If Russian influence has increased in recent years in Ukraine and Kyrgyzstan, for instance, that is because harming relations between these countries and Russia was ultimately not in their respective national interests. It made no sense for them economically or politically to become U.S. satellites. Trying to drag Ukraine into NATO and make it into an anti-Russian front-line state for the West was unpopular and unsustainable. Close economic and political ties between Kyrgyzstan and Russia finally won out. Kyrgyzstan’s experience of years of U.S. mismanagement of the relationship thanks to Washington’s obsessive focus on access to Manas didn’t help. Add to that resentment over U.S. support for the Bakiyev dictatorship, whose overthrow helped usher in the current democratic government, and there was no chance that the U.S. would be able to retain the same influence in the country that it had a decade ago.

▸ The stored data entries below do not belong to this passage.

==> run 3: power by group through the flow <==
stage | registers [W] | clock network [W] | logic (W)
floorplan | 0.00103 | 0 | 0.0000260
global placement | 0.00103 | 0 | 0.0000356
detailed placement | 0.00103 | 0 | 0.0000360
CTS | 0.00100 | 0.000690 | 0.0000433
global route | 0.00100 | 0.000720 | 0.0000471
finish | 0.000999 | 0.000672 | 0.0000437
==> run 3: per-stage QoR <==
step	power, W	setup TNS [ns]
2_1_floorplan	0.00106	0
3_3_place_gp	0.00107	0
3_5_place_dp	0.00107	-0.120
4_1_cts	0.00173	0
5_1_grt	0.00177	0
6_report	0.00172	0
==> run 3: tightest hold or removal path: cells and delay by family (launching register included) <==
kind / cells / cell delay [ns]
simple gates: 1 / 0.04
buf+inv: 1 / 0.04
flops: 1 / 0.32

One place where this return to an earlier state of affairs isn’t happening is Georgia. Not only is the new Georgian government not a “pro-Moscow coalition,” but no such coalition could exist in Georgia today. It’s unfortunate that the impulses to continue shilling for Saakashvili and to attack the “reset” are blinding so many hawks to this reality. Unless a future U.S. administration makes a point of alienating a new Georgian government by treating it poorly on account of its desire to reduce tensions with Russia, Georgian relations with the U.S. should be stable and may even improve.